香織と映画鑑賞⑦
血の気が引くとは、まさにこのことだろう。アルクレシア帝国皇帝、クリス・ディア・アルクレシアはいま恐るべき状況に居るといっていい。
「……えっと、まぁ、個人的な小規模なものですが、茶会を企画しようと思ってて……思いついた相手に声をかけてる段階なんですよ」
まず賢帝と名高く、情報収集能力も極めて高いクリスは、エリスとの茶会で行われたやり取りに関しても把握はしている。
なので、その席で快人が茶会を企画しようとするような発言をしていたのは知っていたが、いまの快人の発言は状況が大きく変わったことを示していた。
(……エリス令嬢との茶会では、もし機会があれば企画してみよう程度の話だったようですが、参加者に声をかける段階ということは……もう既に、ミヤマ様の中で茶会の実行自体は確定となっている可能性が高いですね。あくまでミヤマ様個人の茶会であり、公的な場ではないため三界や三国のバランスに配慮する必要は無い……)
動揺しつつも、クリスの思考は超速で回る。茶会が開催されることそのものより、問題となってくるのは参加者であり、クリスとしてもそこが最も気になる部分ではある。
「まだ声をかけ始めたばかりなんですが、いちおう現時点で確定してるのはシロさん、エリスさん、オリビアさんですね。もちろん無理にとは言いませんが、クリスさんもよかったら参加しませんか?」
確定している参加者を聞いて一瞬「エリスが地獄に単身で放り込まれている」という感想が思い浮かんだが、それ以上に優先して考えるべきことがある。
(シャローヴァナル様に教主様という時点で凄まじいですが、それで終わるとはとても思えません。ミヤマ様の想定では小規模の茶会……おそらく参加者は20人以下程度になると予想できます。そしておそらくではありますが、現時点でミヤマ様は深く考えて参加者を選定しているわけではなく、たまたま会ったり思いついた相手に声をかけている段階で、参加者のランダム性がかなり高いですね。予想ではありますが、10人を超えたあたりで、後は誰を呼ぶべきかという思考になってくるとは思います)
クリスはかなり正確に状況を読んでいる。現時点で快人は、誰と誰と呼ぼう等の理由や根拠に基づいて誘いをかけているのではなく、いまクリスに誘いをかけているのもたまたまこのタイミングで会って、茶会の事を思い出したからである。

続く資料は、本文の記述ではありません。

<file path="src/rtl/mux_n_1_stream.sv">
// N:1 stream multiplexer with valid/ready handshake, packet locking and a registered output.
// Select is either an external channel index (MODE=0) or round-robin over valid channels (MODE=1).

module mux_n_1_stream_lane #(
  parameter int SW  = 2,
  parameter int IDX = 0
) (
  input  logic          grant_en,
  input  logic [SW-1:0] owner,
  input  logic          valid,
  output logic          ready,
  output logic          hs
);
  assign ready = grant_en && (owner == SW'(IDX));
  assign hs    = ready && valid;
endmodule

module mux_n_1_stream #(
  parameter int N     = 4,
  parameter int WIDTH = 8,
  parameter int MODE  = 0,
  parameter int SW    = $clog2(N)
) (
  input  logic             clk,
  input  logic             rst,
  input  logic [SW-1:0]    sel,
  input  logic [N*WIDTH-1:0] in_data,
  input  logic [N-1:0]     in_valid,
  input  logic [N-1:0]     in_last,
  output logic [N-1:0]     in_ready,
  output logic [WIDTH-1:0] out_data,
  output logic             out_valid,
  output logic             out_last,
  output logic [SW-1:0]    out_chan,
  input  logic             out_ready
);
  localparam logic [0:0] IDLE = 1'b0;
  localparam logic [0:0] PKT  = 1'b1;

  logic [0:0]       state;
  logic [SW-1:0]    lock, rr_ptr, cand, owner;
  logic             cand_ok, owner_ok, space, grant_en, take, take_last;
  logic [N-1:0]     hs;
  logic [WIDTH-1:0] take_data;

  assign space = !out_valid || out_ready;

  // Round-robin scans from the farthest channel back so the nearest valid one after rr_ptr wins.
  always_comb begin
    cand    = '0;
    cand_ok = 1'b0;
    if (MODE == 0) begin
      cand    = sel;
      cand_ok = (int'(sel) < N);
    end else begin
      for (int k = N; k >= 1; k--) begin
        if (in_valid[(int'(rr_ptr) + k) % N]) begin
          cand    = SW'((int'(rr_ptr) + k) % N);
          cand_ok = 1'b1;
        end
      end
    end
  end

  assign owner    = (state == PKT) ? lock : cand;
  assign owner_ok = (state == PKT) || cand_ok;
  assign grant_en = space && owner_ok;

  for (genvar i = 0; i < N; i++) begin : g_lane
    mux_n_1_stream_lane #(.SW(SW), .IDX(i)) u_lane (
      .grant_en (grant_en),
      .owner    (owner),
      .valid    (in_valid[i]),
      .ready    (in_ready[i]),
      .hs       (hs[i])
    );
  end

  assign take      = |hs;
  assign take_last = |(hs & in_last);

  always_comb begin
    take_data = '0;
    for (int i = 0; i < N; i++)
      if (hs[i]) take_data = take_data | in_data[i*WIDTH +: WIDTH];
  end

  always_ff @(posedge clk or posedge rst) begin
    if (rst) begin
      out_valid <= 1'b0;
      out_data  <= '0;
      out_last  <= 1'b0;
      out_chan  <= '0;
      state     <= IDLE;
      lock      <= '0;
      rr_ptr    <= SW'(N-1);
    end else begin
      if (take) begin
        out_valid <= 1'b1;
        out_data  <= take_data;
        out_last  <= take_last;
        out_chan  <= owner;
      end else if (out_ready) begin
        out_valid <= 1'b0;
      end
      if (take) begin
        if (state == IDLE) begin
          if (!take_last) begin
            state <= PKT;
            lock  <= cand;
          end
          if (MODE == 1) rr_ptr <= cand;
        end else if (take_last) begin
          state  <= IDLE;
          rr_ptr <= lock;
        end
      end
    end
  end
endmodule
</file>
<file path="config.mk">
export PLATFORM = sky130hd
export DESIGN_NAME = mux_n_1_stream
export DESIGN_NICKNAME = d
export VERILOG_FILES = /design/src/rtl/mux_n_1_stream.sv
export SDC_FILE = /design/constraint.sdc
export NUM_CORES = 1
export LEC_CHECK = 0
export BUFFER_PORTS_ARGS = -buffer_cell sky130_fd_sc_hd__buf_4
export CAP_MARGIN = 40
export CORE_MARGIN = 3
export CORE_UTILIZATION = 35
export CTS_BUF_LIST = sky130_fd_sc_hd__clkbuf_4 sky130_fd_sc_hd__clkbuf_8 sky130_fd_sc_hd__clkbuf_16
export CTS_CLUSTER_DIAMETER = 200
export DETAILED_ROUTE_END_ITERATION = 10
export PLACE_DENSITY = 0.71
export SLEW_MARGIN = 20
export SYNTH_ARGS = -nofsm -noshare
export SYNTH_HDL_FRONTEND = slang
export SYNTH_HIERARCHICAL = 1
export SYNTH_SLANG_ARGS = --single-unit
</file>
<file path="constraint.sdc">
create_clock -name clk -period 2.03 [get_ports clk]
set_input_delay 0.203 -clock clk [delete_from_list [all_inputs] [get_ports clk]]
set_output_delay 0.203 -clock clk [all_outputs]
set_load 0.1 [all_outputs]
</file>
==> run summary <==
cell area after layout = 1450 um2
RSZ-0062 raised after global routing = true
routed wire length = 2680 um
Reg-to-Reg Start = state
placement row count = 17
Mapped Area = 830 um2
Mean Syn Cell Area = 9.99 um2
pin count of the biggest net entering global routing = 21
first-pass GRT wire length = 3830 um
net count after synthesis = 128
Hold Slack = -0.00294 ns
crit path capture type = register
final setup margin = -0.0717 ns
initial antenna violation count = 0
capturing point of the worst reg2reg path = lock[0]
R2R cell count = 5
initial core utilization = 37.1%
pre-CTS setup slack = -0.0632 ns
Max Clock Freq = 476 MHz
placed inst area = 1410 um2
CTS H-tree lvls = 1
setup_tns = -0.134 ns
fin util = 65.1%
Clock Skews = 0.00524 ns
DIE HEIGHT = 54.7 um
number of synthesized register bits = 15
via/cell ratio = 4.97
status = finished with violations
Final Net Count = 198
sequential fraction of the synthesis area = 45.2%
Slew HR = 58.6%
Worst Path Max Fanout = 4
Startpoint Class = register
Area Growth Syn to Fin = 75.3%
max_cap viols = 0
Min Clock Period, post-route = 2.10 ns
Pre-antenna DRT Iters = 4
Post-DP HPWL = 2150 um
fin crit share = 104%
worst skew pair latency = 0.28 ns
clock slew at reported path FFs = 0.09 ns
Clock Path Buffers = 2
slew at the pin closest to its max-slew limit = 0.620 ns
crit path DAT = 2.27 ns
1st-iter DRT viols = 12
PortBufs = 60
CORE AREA = 2230 um2
YS warnings = 6
# DRC = 0
Filler cells = 205
GRT Total Usage = 17.8%
Root Buffer = clkbuf_4
# diodes = 0
Mapped Cells = 83
HP Class = input port to asynchronous set/reset pin
area of the multi-input gates = 462 um2
CTS Buf Count = 3
failing checks = negative hold slack, negative setup slack
max-slew violations = 0
Die ar. = 2990 um2
CTS tree = built
vias in the first global route = 870
share of cells above drive strength 1 = 59.2%
count of cell types in the netlist = 21
Final Hold Fails = 8
delay of the slowest cell on the worst path = 0.52 ns
Register Area = 379 um2
r2r setup slk = -0.07 ns
DR vias = 895
I/O Pins = 61
Final setup viols = 2
Sink Count = 15
most frequent CP cell = mux2_4
CP Cell Sequence = mux2_4, and4b_1, or4_4, and4b_4, mux2_4
buffers inserted by post-CTS timing repair = 0
slowest CP cell = or4_4
wire per inst = 14.9 um
die width = 54.7 um
Detail Route Antenna Nets = 0
routability cong. = 0.728
total grt overflow = 0
Critical Path RT = 2.19 ns
critical path type = register to register
per-layer routing:
metal / global-route usage, % / vias to the layer above / share of wire, %
met5: 0 / - / 0
met4: 6.64 / 0 / 0.41
met3: 2.45 / 2 / 4.9
met2: 30.3 / 24 / 52
met1: 22.6 / 412 / 42
li1: - / 457 / -
what timing repair did:
item / CTS / global route
hold buffers: 0 / 0
resized for setup: 0 / 5
endpoints found under the setup margin: 2 / 13
through the flow:
stage	hold WS, ns	std cells
finish	-0.00294	180
global route	0.00920	180
CTS	0.000995	180
detailed placement	0.311	176
global placement	0.301	176
floorplan	0.104	83
state kept, by name, indices dropped and copies added, names as in the netlist:
| name | cells |
|---|---|
| out_valid | 1 |
| out_chan | 2 |
| state | 1 |
| lock | 2 |
| out_last | 1 |
| out_data | 8 |
logic make-up after synthesis:
family,after synthesis,synth area share [%]
buffers and inverters,7,3.17
multiplexers,4,6.33
AND/OR/NAND/NOR,30,22.0
AO/OA/AOI/OAI,27,23.2
flip-flops,15,45.2
synthesized netlist by cell type (all sizes together):
cell	n	area, um2
and3	1	7.51
clkbuf	6	22.5
nand3	1	5.00
nand2	3	11.3
nor2	14	52.6
inv	1	3.75
nor3b	1	7.51
and4b	3	33.8
nand2b	1	6.26
a22oi	18	135
or4	1	11.3
nor4	1	6.26
and4bb	1	12.5
a31oi	8	50.1
dfrtp	15	375
o21a	1	7.51
and3b	2	20.0
mux2	4	52.6
and4	1	8.76
layout by cell type (no fill, tap or decap), types with 2 or more instances in the layout:
| cell | n |
|---|---|
| buf_4 | 69 |
| a22oi_1 | 17 |
| nor2_1 | 14 |
| dfrtp_1 | 14 |
| a31oi_1 | 8 |
| mux2_4 | 4 |
| clkbuf_4 | 4 |
| nand2_1 | 3 |
| and3b_2 | 2 |
| and4b_1 | 2 |
worst max path at each step:
stage / from / endpoint / slack (ns) / depth (start not counted)
after global placement: state / lock[0] / -0.02 / 5
after global routing: state / lock[0] / -0.12 / 5
after CTS: state / lock[0] / -0.08 / 5
after detailed placement: state / lock[0] / -0.06 / 5
final: state / lock[0] / -0.07 / 5
after floorplan: state / lock[0] / -0.05 / 5
area by class of cell:
class                      instances  share of cell area (%)
timing repair buffer              71                    37.4
multi-input combinational         61                    31.8
sequential                        15                    26.1
tap                               28                    2.41
clock buffer                       4                    2.07
inverter                           1                   0.258
critical path, delay by kind of cell (launching register included):
| family | cells | cell delay (ns) |
|---|---|---|
| and+or+nand+nor | 3 | 0.93 |
| DFF | 1 | 0.43 |
| muxes | 2 | 0.63 |
Power is left out: the tool's default activity adds up to more than one toggle a clock period on the data nets, which glitch-free logic cannot reach.
==> src/rtl/a5_wb_access.sv <==
// Single-access Wishbone classic engine: owns cyc/stb, the latched access
// fields and the ack timeout counter. A request is taken only while idle.
module a5_wb_access #(
  parameter int unsigned ACK_TIMEOUT = 15
) (
  input  logic        clk,
  input  logic        reset,
  input  logic        i_req,
  input  logic        i_we,
  input  logic [31:0] i_adr,
  input  logic [31:0] i_dat,
  output logic        o_ack,
  output logic [31:0] o_rdata,
  output logic        o_timeout,
  output logic        o_cyc,
  output logic        o_stb,
  output logic        o_we,
  output logic [3:0]  o_sel,
  output logic [31:0] o_adr,
  output logic [31:0] o_dat,
  input  logic        i_wb_ack,
  input  logic [31:0] i_wb_dat
);

  localparam int unsigned TW = $clog2(ACK_TIMEOUT + 1);

  logic          r_active;
  logic          r_we;
  logic [3:0]    r_sel;
  logic [31:0]   r_adr;
  logic [31:0]   r_dat;
  logic [TW-1:0] r_tmo;

  // Ack and timeout are combinational so cyc/stb drop and the caller moves on
  // in the same following cycle; an ack on the last allowed cycle wins.
  assign o_ack     = r_active & i_wb_ack;
  assign o_timeout = r_active & ~i_wb_ack & (r_tmo == TW'(ACK_TIMEOUT - 1));
  assign o_rdata   = i_wb_dat;

  assign o_cyc = r_active;
  assign o_stb = r_active;
  assign o_we  = r_we;
  assign o_sel = r_sel;
  assign o_adr = r_adr;
  assign o_dat = r_dat;

  // Access launch, hold until ack/timeout, then return bus signals to zero.
  always_ff @(posedge clk) begin
    if (reset) begin
      r_active <= 1'b0;
      r_we     <= 1'b0;
      r_sel    <= '0;
      r_adr    <= '0;
      r_dat    <= '0;
      r_tmo    <= '0;
    end else if (!r_active) begin
      if (i_req) begin
        r_active <= 1'b1;
        r_we     <= i_we;
        r_sel    <= '1;
        r_adr    <= i_adr;
        r_dat    <= i_dat;
        r_tmo    <= '0;
      end
    end else if (o_ack || o_timeout) begin
      r_active <= 1'b0;
      r_we     <= 1'b0;
      r_sel    <= '0;
      r_adr    <= '0;
      r_dat    <= '0;
      r_tmo    <= '0;
    end else begin
      r_tmo <= r_tmo + TW'(1);
    end
  end

endmodule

そして、この誘いはクリスにとっては天国と地獄が同時に目の前に広がっているような状態だった。まず、クリス個人の思いを率直に表現するなら、胃を痛めることが確実と言えるような茶会に参加したくはない。
だが、国のトップ……皇帝としては……あまりにも得られる利益が大きすぎて、参加しないなどと言う選択をするわけにはいかない。
現在確定しているだけでもシャローヴァナルにオリビアと、本来ならまともに交流を持つことすら難しい相手であり、茶会という性質上ある程度の会話は行えると思えば……胃痛と引き換えに得られる利益は凄まじいといっていい。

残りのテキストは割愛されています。